• _Task details_
Begin at the first line of the records below and, please, give each line again exactly until the line with "Revision : 1.0" is included.

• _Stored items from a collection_

· · · · · · ·

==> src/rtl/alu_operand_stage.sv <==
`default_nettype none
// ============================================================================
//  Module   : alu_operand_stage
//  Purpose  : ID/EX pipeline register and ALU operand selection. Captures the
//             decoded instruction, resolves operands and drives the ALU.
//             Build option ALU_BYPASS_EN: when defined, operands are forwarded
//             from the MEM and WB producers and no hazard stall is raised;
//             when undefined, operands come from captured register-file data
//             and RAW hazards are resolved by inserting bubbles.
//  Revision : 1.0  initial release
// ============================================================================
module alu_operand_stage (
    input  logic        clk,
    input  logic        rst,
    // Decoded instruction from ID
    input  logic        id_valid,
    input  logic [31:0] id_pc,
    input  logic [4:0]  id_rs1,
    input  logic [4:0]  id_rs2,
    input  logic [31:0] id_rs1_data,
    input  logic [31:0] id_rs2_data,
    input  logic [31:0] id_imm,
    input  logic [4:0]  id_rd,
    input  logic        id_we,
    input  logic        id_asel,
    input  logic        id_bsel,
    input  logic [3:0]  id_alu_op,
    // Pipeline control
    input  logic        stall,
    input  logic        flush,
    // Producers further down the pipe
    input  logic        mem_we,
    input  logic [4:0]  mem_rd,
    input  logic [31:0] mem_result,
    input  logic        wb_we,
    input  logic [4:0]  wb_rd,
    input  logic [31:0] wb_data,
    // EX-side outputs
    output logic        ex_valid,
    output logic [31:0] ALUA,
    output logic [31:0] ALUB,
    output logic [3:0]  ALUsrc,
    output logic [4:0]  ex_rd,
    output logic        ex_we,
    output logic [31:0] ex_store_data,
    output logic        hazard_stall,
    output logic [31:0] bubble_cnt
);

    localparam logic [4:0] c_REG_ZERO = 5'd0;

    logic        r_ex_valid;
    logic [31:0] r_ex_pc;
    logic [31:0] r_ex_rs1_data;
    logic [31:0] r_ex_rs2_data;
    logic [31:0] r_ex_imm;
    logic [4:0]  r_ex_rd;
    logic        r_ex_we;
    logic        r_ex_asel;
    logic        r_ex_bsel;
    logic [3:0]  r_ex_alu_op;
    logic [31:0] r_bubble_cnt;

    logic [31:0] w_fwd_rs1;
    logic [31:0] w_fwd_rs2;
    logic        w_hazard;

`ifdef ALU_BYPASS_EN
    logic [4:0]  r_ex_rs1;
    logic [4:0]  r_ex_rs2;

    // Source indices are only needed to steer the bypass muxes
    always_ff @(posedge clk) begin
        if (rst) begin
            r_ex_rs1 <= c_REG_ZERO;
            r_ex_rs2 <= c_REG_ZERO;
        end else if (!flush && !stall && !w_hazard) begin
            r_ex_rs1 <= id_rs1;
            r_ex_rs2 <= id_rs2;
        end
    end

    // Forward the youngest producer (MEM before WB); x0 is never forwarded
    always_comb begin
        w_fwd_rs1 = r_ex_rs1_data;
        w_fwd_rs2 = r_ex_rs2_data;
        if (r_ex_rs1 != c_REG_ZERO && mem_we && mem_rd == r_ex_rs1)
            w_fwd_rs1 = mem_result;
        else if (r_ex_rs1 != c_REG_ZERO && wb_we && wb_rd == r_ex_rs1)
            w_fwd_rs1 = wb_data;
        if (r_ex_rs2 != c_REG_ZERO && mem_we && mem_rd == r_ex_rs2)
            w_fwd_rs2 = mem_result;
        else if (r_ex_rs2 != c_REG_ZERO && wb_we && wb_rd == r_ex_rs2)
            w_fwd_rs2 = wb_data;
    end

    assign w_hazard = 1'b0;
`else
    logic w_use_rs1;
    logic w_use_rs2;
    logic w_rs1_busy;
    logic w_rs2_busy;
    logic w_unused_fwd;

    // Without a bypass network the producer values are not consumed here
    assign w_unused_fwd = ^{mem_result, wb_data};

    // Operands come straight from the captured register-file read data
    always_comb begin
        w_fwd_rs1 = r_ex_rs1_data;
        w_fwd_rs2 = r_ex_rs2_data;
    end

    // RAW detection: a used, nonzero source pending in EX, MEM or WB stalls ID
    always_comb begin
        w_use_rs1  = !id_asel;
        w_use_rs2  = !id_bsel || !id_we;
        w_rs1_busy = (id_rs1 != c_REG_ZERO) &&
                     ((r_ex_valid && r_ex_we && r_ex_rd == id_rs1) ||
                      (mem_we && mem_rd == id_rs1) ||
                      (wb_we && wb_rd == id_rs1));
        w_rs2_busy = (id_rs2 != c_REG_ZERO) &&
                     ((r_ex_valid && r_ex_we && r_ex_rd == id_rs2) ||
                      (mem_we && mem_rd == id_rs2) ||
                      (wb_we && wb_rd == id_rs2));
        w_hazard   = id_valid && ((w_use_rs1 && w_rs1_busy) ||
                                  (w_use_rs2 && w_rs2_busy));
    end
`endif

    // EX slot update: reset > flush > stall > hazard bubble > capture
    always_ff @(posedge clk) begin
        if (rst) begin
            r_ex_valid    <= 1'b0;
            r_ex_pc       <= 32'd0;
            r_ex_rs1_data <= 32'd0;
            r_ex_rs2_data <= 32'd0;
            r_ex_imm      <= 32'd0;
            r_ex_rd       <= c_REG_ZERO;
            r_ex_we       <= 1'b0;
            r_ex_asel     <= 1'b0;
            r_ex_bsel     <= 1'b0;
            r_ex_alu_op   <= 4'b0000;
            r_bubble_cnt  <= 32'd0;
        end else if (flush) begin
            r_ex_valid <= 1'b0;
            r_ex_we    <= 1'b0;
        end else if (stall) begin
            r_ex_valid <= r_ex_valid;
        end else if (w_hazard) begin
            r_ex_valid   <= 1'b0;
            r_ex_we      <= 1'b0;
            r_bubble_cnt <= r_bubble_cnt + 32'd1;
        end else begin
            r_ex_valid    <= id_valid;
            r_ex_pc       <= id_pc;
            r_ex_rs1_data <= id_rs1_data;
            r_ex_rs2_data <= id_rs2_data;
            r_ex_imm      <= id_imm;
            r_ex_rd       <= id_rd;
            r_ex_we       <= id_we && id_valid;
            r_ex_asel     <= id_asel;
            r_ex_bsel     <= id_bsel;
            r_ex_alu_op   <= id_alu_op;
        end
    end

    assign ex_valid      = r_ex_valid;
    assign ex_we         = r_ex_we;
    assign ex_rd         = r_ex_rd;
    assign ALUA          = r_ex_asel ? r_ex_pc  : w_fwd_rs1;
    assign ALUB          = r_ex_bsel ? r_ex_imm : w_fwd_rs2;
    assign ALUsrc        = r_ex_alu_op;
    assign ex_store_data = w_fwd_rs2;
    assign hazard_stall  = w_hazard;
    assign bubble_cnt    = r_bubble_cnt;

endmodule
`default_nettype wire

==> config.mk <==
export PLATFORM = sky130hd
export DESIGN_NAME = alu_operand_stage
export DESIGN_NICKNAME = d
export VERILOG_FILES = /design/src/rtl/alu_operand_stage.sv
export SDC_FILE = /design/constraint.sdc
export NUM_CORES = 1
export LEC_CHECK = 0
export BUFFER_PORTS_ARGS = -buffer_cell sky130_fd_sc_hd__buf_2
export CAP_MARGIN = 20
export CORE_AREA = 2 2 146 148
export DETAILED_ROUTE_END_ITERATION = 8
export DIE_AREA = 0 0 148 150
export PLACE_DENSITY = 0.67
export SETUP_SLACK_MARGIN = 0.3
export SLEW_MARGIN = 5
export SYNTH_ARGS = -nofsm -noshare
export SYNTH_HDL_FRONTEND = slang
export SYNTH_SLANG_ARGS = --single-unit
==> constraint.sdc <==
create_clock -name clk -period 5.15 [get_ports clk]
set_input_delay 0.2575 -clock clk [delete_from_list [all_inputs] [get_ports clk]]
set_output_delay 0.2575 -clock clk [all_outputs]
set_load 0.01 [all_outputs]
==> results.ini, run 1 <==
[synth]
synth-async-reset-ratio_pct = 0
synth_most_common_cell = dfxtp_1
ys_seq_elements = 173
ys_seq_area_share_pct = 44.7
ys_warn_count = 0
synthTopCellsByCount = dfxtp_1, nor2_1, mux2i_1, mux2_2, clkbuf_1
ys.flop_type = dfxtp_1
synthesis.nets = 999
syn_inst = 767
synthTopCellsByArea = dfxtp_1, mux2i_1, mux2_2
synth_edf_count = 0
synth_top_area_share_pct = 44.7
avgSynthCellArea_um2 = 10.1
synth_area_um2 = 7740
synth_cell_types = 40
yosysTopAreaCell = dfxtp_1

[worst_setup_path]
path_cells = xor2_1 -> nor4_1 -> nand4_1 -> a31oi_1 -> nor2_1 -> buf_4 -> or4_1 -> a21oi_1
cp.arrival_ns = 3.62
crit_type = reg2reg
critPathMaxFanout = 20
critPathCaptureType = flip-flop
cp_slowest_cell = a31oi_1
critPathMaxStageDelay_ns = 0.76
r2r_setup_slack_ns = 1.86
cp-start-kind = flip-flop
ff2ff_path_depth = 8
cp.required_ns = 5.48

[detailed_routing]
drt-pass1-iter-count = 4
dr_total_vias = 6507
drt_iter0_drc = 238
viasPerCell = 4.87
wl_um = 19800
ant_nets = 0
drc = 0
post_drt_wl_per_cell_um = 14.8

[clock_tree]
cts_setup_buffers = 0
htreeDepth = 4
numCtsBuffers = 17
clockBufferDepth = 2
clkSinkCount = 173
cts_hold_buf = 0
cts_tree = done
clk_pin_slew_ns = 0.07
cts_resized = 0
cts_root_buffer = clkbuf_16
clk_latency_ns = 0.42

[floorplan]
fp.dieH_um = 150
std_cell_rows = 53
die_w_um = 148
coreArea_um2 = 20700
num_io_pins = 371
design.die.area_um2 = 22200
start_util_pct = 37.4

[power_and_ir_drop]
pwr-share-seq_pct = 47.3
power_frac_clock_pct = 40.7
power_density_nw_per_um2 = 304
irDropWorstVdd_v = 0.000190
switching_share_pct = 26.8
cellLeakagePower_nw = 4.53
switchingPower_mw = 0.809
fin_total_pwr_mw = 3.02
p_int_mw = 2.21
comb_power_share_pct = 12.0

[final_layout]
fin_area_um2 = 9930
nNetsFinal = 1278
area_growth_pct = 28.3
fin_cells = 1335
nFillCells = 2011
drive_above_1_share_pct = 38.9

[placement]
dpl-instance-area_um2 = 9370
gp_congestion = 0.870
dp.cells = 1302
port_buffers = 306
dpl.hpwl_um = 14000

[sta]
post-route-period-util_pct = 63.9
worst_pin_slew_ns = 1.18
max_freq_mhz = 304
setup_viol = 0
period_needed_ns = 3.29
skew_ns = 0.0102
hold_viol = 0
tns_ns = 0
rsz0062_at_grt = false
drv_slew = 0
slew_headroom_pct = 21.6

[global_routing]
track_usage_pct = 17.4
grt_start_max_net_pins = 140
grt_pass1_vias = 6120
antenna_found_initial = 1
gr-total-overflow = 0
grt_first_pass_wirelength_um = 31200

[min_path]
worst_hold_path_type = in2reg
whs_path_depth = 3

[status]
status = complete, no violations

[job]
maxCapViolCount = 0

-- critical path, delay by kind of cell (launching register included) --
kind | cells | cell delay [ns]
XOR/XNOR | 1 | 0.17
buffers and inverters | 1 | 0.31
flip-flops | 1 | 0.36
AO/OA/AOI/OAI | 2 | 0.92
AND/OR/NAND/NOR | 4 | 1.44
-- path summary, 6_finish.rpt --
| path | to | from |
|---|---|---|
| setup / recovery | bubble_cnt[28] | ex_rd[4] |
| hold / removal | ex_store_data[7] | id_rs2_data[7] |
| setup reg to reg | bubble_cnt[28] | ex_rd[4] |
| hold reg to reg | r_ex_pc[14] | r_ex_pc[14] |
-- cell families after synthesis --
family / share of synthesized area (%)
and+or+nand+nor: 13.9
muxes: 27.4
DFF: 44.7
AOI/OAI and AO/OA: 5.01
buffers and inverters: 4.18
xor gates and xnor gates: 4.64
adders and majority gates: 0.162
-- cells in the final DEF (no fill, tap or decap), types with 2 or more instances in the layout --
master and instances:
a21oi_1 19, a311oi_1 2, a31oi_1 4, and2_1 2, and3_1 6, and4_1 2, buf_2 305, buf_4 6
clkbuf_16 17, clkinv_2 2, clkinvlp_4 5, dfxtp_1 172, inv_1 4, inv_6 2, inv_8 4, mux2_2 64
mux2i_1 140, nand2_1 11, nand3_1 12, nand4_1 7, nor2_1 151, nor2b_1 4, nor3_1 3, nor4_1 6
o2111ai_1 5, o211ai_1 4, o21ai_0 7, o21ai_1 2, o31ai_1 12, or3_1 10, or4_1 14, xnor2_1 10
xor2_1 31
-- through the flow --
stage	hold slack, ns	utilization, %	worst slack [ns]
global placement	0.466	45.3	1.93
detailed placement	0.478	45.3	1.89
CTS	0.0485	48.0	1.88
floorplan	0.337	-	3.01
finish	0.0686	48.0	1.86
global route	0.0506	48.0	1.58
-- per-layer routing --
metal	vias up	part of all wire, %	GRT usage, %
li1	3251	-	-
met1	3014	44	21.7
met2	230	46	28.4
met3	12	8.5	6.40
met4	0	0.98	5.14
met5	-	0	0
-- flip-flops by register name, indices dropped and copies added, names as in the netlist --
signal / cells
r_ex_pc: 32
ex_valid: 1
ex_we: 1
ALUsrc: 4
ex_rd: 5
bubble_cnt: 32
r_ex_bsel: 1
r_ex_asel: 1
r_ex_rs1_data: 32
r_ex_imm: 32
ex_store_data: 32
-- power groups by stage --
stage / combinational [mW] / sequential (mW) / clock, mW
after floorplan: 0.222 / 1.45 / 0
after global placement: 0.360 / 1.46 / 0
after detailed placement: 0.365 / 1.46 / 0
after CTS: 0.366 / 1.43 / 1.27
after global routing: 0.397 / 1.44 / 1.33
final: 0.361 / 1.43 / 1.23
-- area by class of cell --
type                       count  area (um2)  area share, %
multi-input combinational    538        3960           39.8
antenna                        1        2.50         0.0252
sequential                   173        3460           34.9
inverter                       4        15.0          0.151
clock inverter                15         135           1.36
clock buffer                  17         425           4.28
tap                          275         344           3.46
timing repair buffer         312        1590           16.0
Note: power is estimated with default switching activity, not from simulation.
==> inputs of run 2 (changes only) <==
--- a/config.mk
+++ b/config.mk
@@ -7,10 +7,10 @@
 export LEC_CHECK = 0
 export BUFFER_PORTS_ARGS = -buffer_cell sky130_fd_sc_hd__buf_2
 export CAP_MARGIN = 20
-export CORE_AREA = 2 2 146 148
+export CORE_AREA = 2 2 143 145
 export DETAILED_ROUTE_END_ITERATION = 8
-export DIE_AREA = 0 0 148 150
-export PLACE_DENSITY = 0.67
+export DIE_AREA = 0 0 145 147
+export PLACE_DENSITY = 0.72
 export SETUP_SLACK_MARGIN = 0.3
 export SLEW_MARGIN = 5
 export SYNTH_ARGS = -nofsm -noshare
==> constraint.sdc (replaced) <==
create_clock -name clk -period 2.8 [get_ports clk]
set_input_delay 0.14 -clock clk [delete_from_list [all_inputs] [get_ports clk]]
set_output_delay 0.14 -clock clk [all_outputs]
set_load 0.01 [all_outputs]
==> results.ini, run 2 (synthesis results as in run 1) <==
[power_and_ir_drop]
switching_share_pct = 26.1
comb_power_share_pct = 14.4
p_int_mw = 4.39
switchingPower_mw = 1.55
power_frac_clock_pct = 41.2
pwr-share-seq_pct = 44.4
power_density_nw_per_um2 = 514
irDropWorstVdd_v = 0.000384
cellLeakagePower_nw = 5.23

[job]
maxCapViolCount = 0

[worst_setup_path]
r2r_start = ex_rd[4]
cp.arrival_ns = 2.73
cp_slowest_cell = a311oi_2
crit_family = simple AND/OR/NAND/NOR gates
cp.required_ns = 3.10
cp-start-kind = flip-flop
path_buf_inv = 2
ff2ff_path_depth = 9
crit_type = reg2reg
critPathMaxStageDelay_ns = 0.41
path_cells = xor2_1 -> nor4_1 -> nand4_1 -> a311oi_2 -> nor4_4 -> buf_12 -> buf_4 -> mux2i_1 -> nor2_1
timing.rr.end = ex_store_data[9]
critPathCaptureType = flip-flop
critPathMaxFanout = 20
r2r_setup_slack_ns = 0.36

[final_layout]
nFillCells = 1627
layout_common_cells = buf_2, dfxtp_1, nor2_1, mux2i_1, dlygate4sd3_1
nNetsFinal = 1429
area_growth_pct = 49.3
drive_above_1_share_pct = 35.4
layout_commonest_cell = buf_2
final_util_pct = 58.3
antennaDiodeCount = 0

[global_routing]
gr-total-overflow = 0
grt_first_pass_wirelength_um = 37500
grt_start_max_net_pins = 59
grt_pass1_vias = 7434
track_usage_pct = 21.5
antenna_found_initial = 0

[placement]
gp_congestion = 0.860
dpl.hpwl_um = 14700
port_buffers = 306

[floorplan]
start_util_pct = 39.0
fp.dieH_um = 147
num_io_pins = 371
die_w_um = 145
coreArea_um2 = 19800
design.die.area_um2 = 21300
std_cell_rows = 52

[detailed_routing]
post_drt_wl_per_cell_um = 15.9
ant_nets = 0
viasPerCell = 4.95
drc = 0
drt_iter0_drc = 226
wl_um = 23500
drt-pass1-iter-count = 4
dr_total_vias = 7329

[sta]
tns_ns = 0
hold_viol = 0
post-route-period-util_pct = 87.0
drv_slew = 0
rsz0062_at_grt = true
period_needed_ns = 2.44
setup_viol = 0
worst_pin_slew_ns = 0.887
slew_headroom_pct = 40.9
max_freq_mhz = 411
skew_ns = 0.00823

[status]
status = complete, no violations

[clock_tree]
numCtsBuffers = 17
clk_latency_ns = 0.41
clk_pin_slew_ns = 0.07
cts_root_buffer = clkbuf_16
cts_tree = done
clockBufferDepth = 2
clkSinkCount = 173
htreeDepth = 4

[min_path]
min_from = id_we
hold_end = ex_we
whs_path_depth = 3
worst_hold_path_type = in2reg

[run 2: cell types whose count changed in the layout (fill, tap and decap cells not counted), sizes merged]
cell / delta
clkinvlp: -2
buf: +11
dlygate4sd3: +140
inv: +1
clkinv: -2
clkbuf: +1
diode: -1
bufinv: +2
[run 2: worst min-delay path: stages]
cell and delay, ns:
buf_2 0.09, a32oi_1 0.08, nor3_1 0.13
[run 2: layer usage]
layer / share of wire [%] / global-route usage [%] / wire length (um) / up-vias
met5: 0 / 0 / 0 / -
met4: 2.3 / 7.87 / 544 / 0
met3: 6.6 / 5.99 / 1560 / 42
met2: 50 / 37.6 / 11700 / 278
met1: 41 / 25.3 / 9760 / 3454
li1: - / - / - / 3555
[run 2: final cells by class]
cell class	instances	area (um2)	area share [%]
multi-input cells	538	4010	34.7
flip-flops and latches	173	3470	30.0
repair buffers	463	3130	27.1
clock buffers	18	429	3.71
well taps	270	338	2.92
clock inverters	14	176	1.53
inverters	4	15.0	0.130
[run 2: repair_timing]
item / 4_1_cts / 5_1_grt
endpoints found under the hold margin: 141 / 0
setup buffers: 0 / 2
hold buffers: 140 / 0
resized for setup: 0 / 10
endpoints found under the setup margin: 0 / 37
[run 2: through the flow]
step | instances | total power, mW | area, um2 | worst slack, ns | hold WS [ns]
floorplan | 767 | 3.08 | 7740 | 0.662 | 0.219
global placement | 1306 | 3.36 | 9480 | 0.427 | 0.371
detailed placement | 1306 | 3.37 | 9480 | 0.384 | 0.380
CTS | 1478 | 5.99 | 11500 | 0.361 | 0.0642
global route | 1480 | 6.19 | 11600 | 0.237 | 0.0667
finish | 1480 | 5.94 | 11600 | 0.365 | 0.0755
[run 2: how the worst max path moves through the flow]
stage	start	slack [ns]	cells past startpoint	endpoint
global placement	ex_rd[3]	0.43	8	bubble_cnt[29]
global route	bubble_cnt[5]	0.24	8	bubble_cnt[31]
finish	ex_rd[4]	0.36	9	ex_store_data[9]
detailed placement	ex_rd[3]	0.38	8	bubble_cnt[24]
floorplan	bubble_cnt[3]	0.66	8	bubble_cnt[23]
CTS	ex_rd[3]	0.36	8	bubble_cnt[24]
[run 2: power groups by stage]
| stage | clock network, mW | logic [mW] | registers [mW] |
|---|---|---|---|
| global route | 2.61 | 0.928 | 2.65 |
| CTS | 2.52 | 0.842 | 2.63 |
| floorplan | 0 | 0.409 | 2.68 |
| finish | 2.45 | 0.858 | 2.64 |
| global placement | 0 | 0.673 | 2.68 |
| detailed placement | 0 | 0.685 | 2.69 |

· · · · · · ·

• _Solved problem_
==> src/rtl/alu_operand_stage.sv <==
`default_nettype none
// ============================================================================
//  Module   : alu_operand_stage
//  Purpose  : ID/EX pipeline register and ALU operand selection. Captures the
//             decoded instruction, resolves operands and drives the ALU.
//             Build option ALU_BYPASS_EN: when defined, operands are forwarded
//             from the MEM and WB producers and no hazard stall is raised;
//             when undefined, operands come from captured register-file data
//             and RAW hazards are resolved by inserting bubbles.
//  Revision : 1.0  initial release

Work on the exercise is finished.